Quell’11 dicembre 2006, ferito e intossicato dalle fiamme che erano seguite alla strage, era sopravvissuto solo il marito di Cherubini, Mario Frigerio, che è stato e resta con la sua testimonianza uno dei pilastri della condanna. Frigerio avrebbe fatto il nome di Olindo in ospedale - al carabiniere Gallorini - ma poi anche successivamente in aula: “Il dato dirimente con cui la difesa non si confronta è che la prova che ha concorso a formare il giudicato di condanna non è costituita dalla deposizione o dall’annotazione di Gallorini ma dalla testimonianza resa in dibattimento da Frigerio. […] Il tema sulla capacità a testimoniare di Frigerio è stato ampiamente sviscerato nei precedenti di gradi di giudizio”. Niente amnesia retrograda per Frigerio quindi, almeno secondo quanto si legge da questa nuova documentazione dei giudici.

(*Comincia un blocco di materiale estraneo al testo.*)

$ cat src/pipeCtrl_defines.svh
/* Widths and memory timing shared by the pipeline control project.
   MEM_WORDS and LINE_BYTES must be powers of two, and MEM_LATENCY at least 1. */
`ifndef PIPECTRL_DEFINES_SVH
`define PIPECTRL_DEFINES_SVH

// byte address width
`define ADDR_WIDTH 32

// word width, a multiple of 8
`define DATA_WIDTH 32

// shared memory depth in words
`define MEM_WORDS 256

// line size for the load-after-store check
`define LINE_BYTES 16

// cycles from start to done
`define MEM_LATENCY 3

`endif

$ cat src/pipeCtrlPkg.sv
/* Types for the pipeline control and memory access ports.
   Widths come from the defines header. */
`default_nettype none

`include "pipeCtrl_defines.svh"

package pipeCtrlPkg;

    // byte address
    typedef logic [`ADDR_WIDTH-1:0] addrT;

    // one memory word
    typedef logic [`DATA_WIDTH-1:0] dataT;

    // index into the word array
    typedef logic [$clog2(`MEM_WORDS)-1:0] wordIdxT;

    // address bits above the line offset
    typedef logic [`ADDR_WIDTH-$clog2(`LINE_BYTES)-1:0] lineTagT;

    // access port FSM
    typedef enum logic [1:0] {
        idle,
        waitGrant,
        inFlight,
        holding
    } portStateT;

    // owner of the access in flight
    typedef enum logic {
        instPort,
        dataPort
    } requesterT;

endpackage

`default_nettype wire

$ cat src/pipeControl.sv
/* Stall and flush resolution for the seven-stage pipeline, purely combinational.
   Sources are resolved by fixed priority; a flushed stage keeps its write enable high. */
`default_nettype none

`include "pipeCtrl_defines.svh"

module pipeControl (
    input  wire                flushException,
    input  wire                iTlbStall,
    input  wire                dTlbStall,
    input  wire                iBusy,
    input  wire                dBusy,
    input  wire                dataHazardStall,
    input  wire                idImmJump,
    input  wire                branchFailed,
    input  wire                mulDivBusy,
    input  wire                memAccessReq,
    input  wire                mem2StoreReq,
    input  wire                wbStoreReq,
    input  wire pipeCtrlPkg::addrT memAddr,
    input  wire pipeCtrlPkg::addrT mem2Addr,
    input  wire pipeCtrlPkg::addrT wbAddr,
    output logic               preIfWr,
    output logic               ifWr,
    output logic               idWr,
    output logic               exeWr,
    output logic               memWr,
    output logic               mem2Wr,
    output logic               wbWr,
    output logic               ifFlush,
    output logic               idFlush,
    output logic               exeFlush,
    output logic               memFlush,
    output logic               mem2Flush,
    output logic               wbFlush,
    output logic               exeDisWr,
    output logic               memDisWr,
    output logic               wbDisWr,
    output logic               iFlush,
    output logic               dFlush,
    output logic               iReqEnable,
    output logic               dReqEnable,
    output logic               iHold,
    output logic               dHold
);
    import pipeCtrlPkg::*;

    localparam int LineOffset = $clog2(`LINE_BYTES);

    lineTagT memTag;
    lineTagT mem2Tag;
    lineTagT wbTag;
    logic    loadStoreConflict;

    assign memTag  = memAddr[`ADDR_WIDTH-1:LineOffset];
    assign mem2Tag = mem2Addr[`ADDR_WIDTH-1:LineOffset];
    assign wbTag   = wbAddr[`ADDR_WIDTH-1:LineOffset];

    // same line as an older store still on its way out
    assign loadStoreConflict = memAccessReq &&
                               ((mem2StoreReq && memTag == mem2Tag) ||
                                (wbStoreReq && memTag == wbTag));

    always_comb begin
        preIfWr    = 1'b1; // normal flow
        ifWr       = 1'b1;
        idWr       = 1'b1;
        exeWr      = 1'b1;
        memWr      = 1'b1;
        mem2Wr     = 1'b1;
        wbWr       = 1'b1;
        ifFlush    = 1'b0;
        idFlush    = 1'b0;
        exeFlush   = 1'b0;
        memFlush   = 1'b0;
        mem2Flush  = 1'b0;
        wbFlush    = 1'b0;
        exeDisWr   = 1'b0;
        memDisWr   = 1'b0;
        wbDisWr    = 1'b0;
        iFlush     = 1'b0;
        dFlush     = 1'b0;
        iReqEnable = 1'b1;
        dReqEnable = 1'b1;
        iHold      = 1'b0;
        dHold      = 1'b0;

        if (flushException) begin
            ifFlush    = 1'b1; // kill everything before mem2
            idFlush    = 1'b1;
            exeFlush   = 1'b1;
            memFlush   = 1'b1;
            exeDisWr   = 1'b1; // no HI/LO update
            memDisWr   = 1'b1; // no CP0 update
            iFlush     = 1'b1;
            dFlush     = 1'b1;
            iReqEnable = 1'b0;
            dReqEnable = 1'b0;
        end else if (iTlbStall || iBusy) begin
            {preIfWr, ifWr, idWr, exeWr, memWr, mem2Wr, wbWr} = '0;
            {exeDisWr, memDisWr, wbDisWr} = '1;
            iReqEnable = 1'b0;
            iHold      = 1'b1;
            dHold      = 1'b1;
        end else if (dTlbStall || dBusy) begin
            {preIfWr, ifWr, idWr, exeWr, memWr, mem2Wr, wbWr} = '0;
            {exeDisWr, memDisWr, wbDisWr} = '1;
            dReqEnable = 1'b0;
            iHold      = 1'b1;
            dHold      = 1'b1;
        end else if (loadStoreConflict) begin
            {preIfWr, ifWr, idWr, exeWr, memWr} = '0; // let the stores drain
            iReqEnable = 1'b0;
            dReqEnable = 1'b0;
            iHold      = 1'b1;
            dHold      = 1'b1;
        end else if (dataHazardStall) begin
            {preIfWr, ifWr, idWr} = '0;
            exeFlush   = 1'b1; // bubble into execute
            iHold      = 1'b1;
        end else if (idImmJump) begin
            ifFlush    = 1'b1; // drop the slot after the jump
            iFlush     = 1'b1;
            iReqEnable = 1'b0;
        end else if (branchFailed) begin
            ifFlush    = 1'b1;
            idFlush    = 1'b1;
            iFlush     = 1'b1;
            iReqEnable = 1'b0;
        end else if (mulDivBusy) begin
            {preIfWr, ifWr, idWr, exeWr, memWr, mem2Wr, wbWr} = '0;
            {exeDisWr, memDisWr, wbDisWr} = '1;
            iHold      = 1'b1;
            dHold      = 1'b1;
        end
    end

endmodule

`default_nettype wire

Sono ben 90 le pagine in cui i giudici hanno espresso queste motivazioni, e in esse viene definita “fantasiosa” l’ipotesi di un “accanimento degli inquirenti nei confronti di Romano e Bazzi, già escluso con dovizia di argomenti dalle sentenze di merito e smentito dalla pluralità delle piste seguite nell'immediatezza dell’eccidio”. Ma sotto la lente delle toghe non c’era solo l’istanza della difesa dei coniugi Romano, portata avanti dal legale Fabio Schembri e dai colleghi, ma anche quella dell’ex pg di Milano Cuno Tarfusser.

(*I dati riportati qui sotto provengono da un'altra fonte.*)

`src/pipeCtrl_defines.svh`:
```
/* Widths and memory timing shared by the pipeline control project.
   MEM_WORDS and LINE_BYTES must be powers of two, and MEM_LATENCY at least 1. */
`ifndef PIPECTRL_DEFINES_SVH
`define PIPECTRL_DEFINES_SVH

// byte address width
`define ADDR_WIDTH 32

// word width, a multiple of 8
`define DATA_WIDTH 32

// shared memory depth in words
`define MEM_WORDS 256

// line size for the load-after-store check
`define LINE_BYTES 16

// cycles from start to done
`define MEM_LATENCY 3

`endif

```
`src/pipeCtrlPkg.sv`:
```
/* Types for the pipeline control and memory access ports.
   Widths come from the defines header. */
`default_nettype none

`include "pipeCtrl_defines.svh"

package pipeCtrlPkg;

    // byte address
    typedef logic [`ADDR_WIDTH-1:0] addrT;

    // one memory word
    typedef logic [`DATA_WIDTH-1:0] dataT;

    // index into the word array
    typedef logic [$clog2(`MEM_WORDS)-1:0] wordIdxT;

    // address bits above the line offset
    typedef logic [`ADDR_WIDTH-$clog2(`LINE_BYTES)-1:0] lineTagT;

    // access port FSM
    typedef enum logic [1:0] {
        idle,
        waitGrant,
        inFlight,
        holding
    } portStateT;

    // owner of the access in flight
    typedef enum logic {
        instPort,
        dataPort
    } requesterT;

endpackage

`default_nettype wire

```
`src/accessPort.sv`:
```
/* Single-request memory access port; one access at a time, no queueing.
   A flushed access still completes in memory but its result is dropped. */
`default_nettype none

module accessPort (
    input  wire                    clk,
    input  wire                    arstN,
    input  wire                    req,
    input  wire                    we,
    input  wire                    reqEnable,
    input  wire                    flush,
    input  wire                    hold,
    input  wire                    grant,
    input  wire                    respDone,
    input  wire pipeCtrlPkg::addrT addr,
    input  wire pipeCtrlPkg::dataT wdata,
    input  wire pipeCtrlPkg::dataT respData,
    output logic                   memReq,
    output logic                   busy,
    output logic                   valid,
    output pipeCtrlPkg::addrT      memAddr,
    output pipeCtrlPkg::dataT      memWdata,
    output pipeCtrlPkg::dataT      rdata,
    output logic                   memWe
);
    import pipeCtrlPkg::*;

    portStateT state;
    logic      cancel;

    always_ff @(posedge clk or negedge arstN) begin
        if (!arstN) begin
            state  <= idle;
            cancel <= 1'b0;
        end else begin
            case (state)
                idle: begin
                    cancel <= 1'b0;
                    if (req && reqEnable) state <= waitGrant;
                end
                waitGrant: begin
                    if (grant) begin
                        state  <= inFlight;
                        cancel <= flush; // granted in the flush cycle
                    end else if (flush) begin
                        state  <= idle;
                    end
                end
                inFlight: begin
                    if (flush) cancel <= 1'b1;
                    if (respDone) state <= (cancel || flush) ? idle : holding;
                end
                holding: begin
                    if (flush || !hold) state <= idle;
                end
                default: state <= idle;
            endcase
        end
    end

    // request payload
    always_ff @(posedge clk) begin
        if (state == idle && req && reqEnable) begin
            memAddr  <= addr;
            memWe    <= we;
            memWdata <= wdata;
        end
        if (state == inFlight && respDone) rdata <= respData;
    end

    assign memReq = (state == waitGrant);
    assign busy   = (state == waitGrant) || (state == inFlight);
    assign valid  = (state == holding) && !flush; // flushed result never shown

    grantOnlyWhenWaiting: assert property (@(posedge clk) disable iff (!arstN)
        grant |-> state == waitGrant);

endmodule

`default_nettype wire

```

Quest’ultima, “prima ancora che carente sotto il profilo della novità della prova” è stata giudicata “inammissibile per difetto di legittimazione del proponente”, poiché “la richiesta di revisione è stata formulata da un sostituto procuratore generale della Corte d’appello di Milano privo di delega relativamente alla materia delle revisioni, riservata […] all’avvocato generale, e non assegnatario del fascicolo ed è stata depositata nella

cancelleria del procuratore generale di Milano, che l’ha trasmessa alla Corte, evidenziando la carenza di legittimazione del proponente, disconoscendone il contenuto e chiedendo che fosse dichiarata inammissibile".